Whenever I travel, for work or pleasure, I check in advance what art exhibitions will be running while I am in town. During the preparation time for this issue, I was fortunate to travel twice, and happily in each destination, there was not only an exhibition I was excited to see, but one that also coincided with my schedule.
In New York for our cover shoot, it was a Cy Twombly show at Gagosian on Madison Avenue that caught my attention. The last time I had seen Twombly’s work in person was a few years ago at the extraordinary gallery dedicated to his work at Houston’s Menil Collection. After a couple of hours of letting his large-scale abstract works infiltrate my being, I was moved to lie down on the grass outside and allow all the emotions they prompted to course through me. I could not be in a city where his pieces were on display and pass up an opportunity to revisit those feelings.
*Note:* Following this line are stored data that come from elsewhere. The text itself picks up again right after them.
## src/rtl/vec_mem_pkg.sv

```systemverilog
// vec_mem_pkg: shared states, lane count, default sizes and beat lane-mask helper
package vec_mem_pkg;
  localparam int LANES = 7;
  localparam int DEF_WIDTH = 32;
  localparam int DEF_RAMSIZE = 512;
  localparam int DEF_MAXELEM = 448;
  typedef enum logic [1:0] {IDLE, READ, WRITE} state_e;
  function automatic logic [LANES-1:0] lane_mask(input int unsigned beat, input int unsigned count);
    logic [LANES-1:0] m;
    for (int k = 0; k < LANES; k++) m[k] = beat * LANES + k < count;
    return m;
  endfunction
endpackage

```

## src/rtl/vec_mem_sequencer_if.sv

```systemverilog
// vec_mem_sequencer_if: request, write/read streams and lane memory port of the sequencer
interface vec_mem_sequencer_if
  import vec_mem_pkg::*;
#(
  parameter int WIDTH = DEF_WIDTH,
  parameter int RAMSIZE = DEF_RAMSIZE,
  parameter int MAXELEM = DEF_MAXELEM
);
  localparam int AW = $clog2(RAMSIZE);
  localparam int CW = $clog2(MAXELEM + 1);
  logic req_valid, req_ready, req_write;
  logic [AW-1:0] req_base, req_stride;
  logic [CW-1:0] req_count;
  logic wr_valid, wr_ready;
  logic [WIDTH*LANES-1:0] wr_data;
  logic rd_valid, rd_ready;
  logic [WIDTH*LANES-1:0] rd_data;
  logic [LANES-1:0] rd_mask;
  logic done, busy;
  logic [LANES-1:0] mem_we;
  logic [WIDTH*LANES-1:0] mem_a, mem_wd, mem_rd;
  modport master (
    input req_valid, req_write, req_base, req_stride, req_count, wr_valid, wr_data, rd_ready, mem_rd,
    output req_ready, wr_ready, rd_valid, rd_data, rd_mask, done, busy, mem_we, mem_a, mem_wd
  );
  modport slave (
    output req_valid, req_write, req_base, req_stride, req_count, wr_valid, wr_data, rd_ready, mem_rd,
    input req_ready, wr_ready, rd_valid, rd_data, rd_mask, done, busy, mem_we, mem_a, mem_wd
  );
endinterface

```

## src/rtl/vec_lane_addr_gen.sv

```systemverilog
// vec_lane_addr_gen: per-lane address registers, loaded with base+k*stride and stepped by LANES*stride
module vec_lane_addr_gen
  import vec_mem_pkg::*;
#(
  parameter int WIDTH = DEF_WIDTH,
  parameter int AW = 9
) (
  input  logic                   clk,
  input  logic                   rst_n,
  input  logic                   load,
  input  logic                   adv,
  input  logic [AW-1:0]          base,
  input  logic [AW-1:0]          stride,
  output logic [WIDTH*LANES-1:0] mem_a
);
  logic [LANES:0][AW-1:0] off;
  logic [LANES-1:0][AW-1:0] addr;
  // running sum gives k*stride per lane and LANES*stride as the beat step, all wrapping at AW bits
  always_comb begin
    off[0] = '0;
    for (int k = 1; k <= LANES; k++) off[k] = off[k-1] + stride;
  end
  always_ff @(posedge clk or negedge rst_n)
    if (!rst_n) addr <= '0;
    else if (load) for (int k = 0; k < LANES; k++) addr[k] <= base + off[k];
    else if (adv) for (int k = 0; k < LANES; k++) addr[k] <= addr[k] + off[LANES];
  always_comb
    for (int k = 0; k < LANES; k++) mem_a[k*WIDTH +: WIDTH] = WIDTH'(addr[k]);
endmodule

```

## src/rtl/vec_mem_sequencer.sv

```systemverilog
// vec_mem_sequencer: turns one strided burst request into lane-parallel memory beats
module vec_mem_sequencer
  import vec_mem_pkg::*;
#(
  parameter int WIDTH = DEF_WIDTH,
  parameter int RAMSIZE = DEF_RAMSIZE,
  parameter int MAXELEM = DEF_MAXELEM
) (
  input logic clk,
  input logic rst_n,
  vec_mem_sequencer_if.master bus
);
  localparam int AW = $clog2(RAMSIZE);
  localparam int CW = $clog2(MAXELEM + 1);
  state_e state, state_n;
  logic [CW-1:0] beat, cnt;
  logic [LANES-1:0] mask, rd_mask;
  logic [WIDTH*LANES-1:0] rd_data, lane_bits;
  logic rd_valid, done, done_n, load, adv, cap, last;
  assign mask = lane_mask(32'(beat), 32'(cnt));
  assign last = lane_mask(32'(beat) + 32'd1, 32'(cnt)) == '0;
  // a read beat is only captured when the output register can take it
  assign cap = state == READ && (!rd_valid || bus.rd_ready);
  always_comb
    for (int k = 0; k < LANES; k++) lane_bits[k*WIDTH +: WIDTH] = {WIDTH{mask[k]}};
  always_comb begin
    state_n = state;
    done_n = 1'b0;
    load = 1'b0;
    adv = 1'b0;
    unique case (state)
      IDLE: if (bus.req_valid) begin
        done_n = bus.req_count == '0;
        load = !done_n;
        state_n = done_n ? IDLE : (bus.req_write ? WRITE : READ);
      end
      READ: adv = cap;
      WRITE: adv = bus.wr_valid;
      default: state_n = IDLE;
    endcase
    if (adv && last) begin
      state_n = IDLE;
      done_n = 1'b1;
    end
  end
  always_ff @(posedge clk or negedge rst_n)
    if (!rst_n) begin
      state <= IDLE;
      beat <= '0;
      cnt <= '0;
      rd_valid <= 1'b0;
      rd_data <= '0;
      rd_mask <= '0;
      done <= 1'b0;
    end else begin
      state <= state_n;
      done <= done_n;
      if (load) begin
        beat <= '0;
        cnt <= bus.req_count;
      end else if (adv) beat <= beat + CW'(1);
      rd_valid <= cap | (rd_valid & !bus.rd_ready);
      if (cap) begin
        rd_data <= bus.mem_rd & lane_bits;
        rd_mask <= mask;
      end
    end
  vec_lane_addr_gen #(.WIDTH(WIDTH), .AW(AW)) u_addr (
    .clk(clk), .rst_n(rst_n), .load(load), .adv(adv),
    .base(bus.req_base), .stride(bus.req_stride), .mem_a(bus.mem_a)
  );
  assign bus.req_ready = state == IDLE;
  assign bus.busy = state != IDLE;
  assign bus.wr_ready = state == WRITE;
  assign bus.mem_we = state == WRITE ? mask & {LANES{bus.wr_valid}} : '0;
  assign bus.mem_wd = bus.wr_data;
  assign bus.rd_valid = rd_valid;
  assign bus.rd_data = rd_data;
  assign bus.rd_mask = rd_mask;
  assign bus.done = done;
endmodule

```

## src/flat_wrapper.sv

```systemverilog
// flat-port wrapper written by rule: the top's interface ports become plain ports
module vec_mem_sequencer_flat import vec_mem_pkg::*;
#(
  parameter int WIDTH = DEF_WIDTH,
  parameter int RAMSIZE = DEF_RAMSIZE,
  parameter int MAXELEM = DEF_MAXELEM
)
  (clk, rst_n, bus_req_valid, bus_req_write, bus_req_base, bus_req_stride, bus_req_count, bus_wr_valid, bus_wr_data, bus_rd_ready, bus_mem_rd, bus_req_ready, bus_wr_ready, bus_rd_valid, bus_rd_data, bus_rd_mask, bus_done, bus_busy, bus_mem_we, bus_mem_a, bus_mem_wd);
  vec_mem_sequencer_if #(.WIDTH(WIDTH), .RAMSIZE(RAMSIZE), .MAXELEM(MAXELEM)) bus_i ();
  input logic clk;
  input logic rst_n;
  input wire logic [$bits(bus_i.req_valid)-1:0] bus_req_valid;
  input wire logic [$bits(bus_i.req_write)-1:0] bus_req_write;
  input wire logic [$bits(bus_i.req_base)-1:0] bus_req_base;
  input wire logic [$bits(bus_i.req_stride)-1:0] bus_req_stride;
  input wire logic [$bits(bus_i.req_count)-1:0] bus_req_count;
  input wire logic [$bits(bus_i.wr_valid)-1:0] bus_wr_valid;
  input wire logic [$bits(bus_i.wr_data)-1:0] bus_wr_data;
  input wire logic [$bits(bus_i.rd_ready)-1:0] bus_rd_ready;
  input wire logic [$bits(bus_i.mem_rd)-1:0] bus_mem_rd;
  output wire logic [$bits(bus_i.req_ready)-1:0] bus_req_ready;
  output wire logic [$bits(bus_i.wr_ready)-1:0] bus_wr_ready;
  output wire logic [$bits(bus_i.rd_valid)-1:0] bus_rd_valid;
  output wire logic [$bits(bus_i.rd_data)-1:0] bus_rd_data;
  output wire logic [$bits(bus_i.rd_mask)-1:0] bus_rd_mask;
  output wire logic [$bits(bus_i.done)-1:0] bus_done;
  output wire logic [$bits(bus_i.busy)-1:0] bus_busy;
  output wire logic [$bits(bus_i.mem_we)-1:0] bus_mem_we;
  output wire logic [$bits(bus_i.mem_a)-1:0] bus_mem_a;
  output wire logic [$bits(bus_i.mem_wd)-1:0] bus_mem_wd;
  assign bus_i.req_valid = bus_req_valid;
  assign bus_i.req_write = bus_req_write;
  assign bus_i.req_base = bus_req_base;
  assign bus_i.req_stride = bus_req_stride;
  assign bus_i.req_count = bus_req_count;
  assign bus_i.wr_valid = bus_wr_valid;
  assign bus_i.wr_data = bus_wr_data;
  assign bus_i.rd_ready = bus_rd_ready;
  assign bus_i.mem_rd = bus_mem_rd;
  assign bus_req_ready = bus_i.req_ready;
  assign bus_wr_ready = bus_i.wr_ready;
  assign bus_rd_valid = bus_i.rd_valid;
  assign bus_rd_data = bus_i.rd_data;
  assign bus_rd_mask = bus_i.rd_mask;
  assign bus_done = bus_i.done;
  assign bus_busy = bus_i.busy;
  assign bus_mem_we = bus_i.mem_we;
  assign bus_mem_a = bus_i.mem_a;
  assign bus_mem_wd = bus_i.mem_wd;
  vec_mem_sequencer #(.WIDTH(WIDTH), .RAMSIZE(RAMSIZE), .MAXELEM(MAXELEM)) u_core (.clk(clk), .rst_n(rst_n), .bus(bus_i));
endmodule
```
More recently, a few days in Florence lined up with an exhibition of British artist Tracey Emin at Palazzo Strozzi. Emin has been a significant force in the U.K. art scene since the arrival of the Young British Artists movement, and her controversial 1998 work and Turner Prize finalist My Bed. Fiercely intelligent, Emin spent years being railed at—a female artist who speaks her mind and doesn’t pull her punches receives far less largesse than her male counterparts, even more so when the work is deeply confessional and unflinching. But she prevailed, her unwavering commitment to the pursuit of art leading to her 2024 damehood. The works on display in Florence showed an artist who has grown and matured through her lived experiences, and the result cuts deep.
Art has the power to trigger all sorts of emotions and reactions if we allow ourselves to be open to them. Collecting art creates an entirely new connection with the work. Living with it develops yet more nuances to that relationship. Brigitte and Henning Freybe know this better than most: the couple have, over decades, amassed an exceptional collection of modern art, even renovating areas of their home to accommodate large and complicated pieces. Many of the works are challenging—intellectually rigorous and complicated to display—rather than decorative. Living with them requires endless curiosity and personal exploration, something few of us have the energy for on a daily basis. As the Freybe collection is donated in large part to the Vancouver Art Gallery for us all to enjoy, we talk to them about a life marked by art.
Endless curiosity is the drive behind another of the stories in this issue. As Modern Biology, Tarun Nayar has combined a scientific background with musical training in a mission to connect us more deeply with the natural world. Plugging into the bioelectrics of plant life, Nayar turns emissions from fruit and vegetables, shrubs, and other flora into sound compositions designed to help us sense the inner workings of the apparently still life that surrounds us.
If Nayar can find magic in the music of something as small as a mushroom, Rob Lyons turns his gaze onto a far bigger presence—the universe itself. A photographer by trade, Lyons pursues his obsession with space from an observatory constructed on his Kitsilano rooftop. His images of the night sky and beyond ask questions of our very existence and how small our little corner of life really is.
One young woman with a star on the rise is Whitney Peak. Still only 22, the Ugandan Canadian actress and model who grew up partly in B.C. landed on acting as a career by happenstance as a young teen. Already a well-established ambassador for Chanel, Peak is ready to make waves as an actor with a number of movies in the can and a role in the forthcoming Hunger Games: Sunrise on the Reaping alongside Ralph Fiennes and Kieran Culkin. It was our pleasure to talk to Peak in her chosen home of New York and to photograph her in the latest couture collection from Chanel.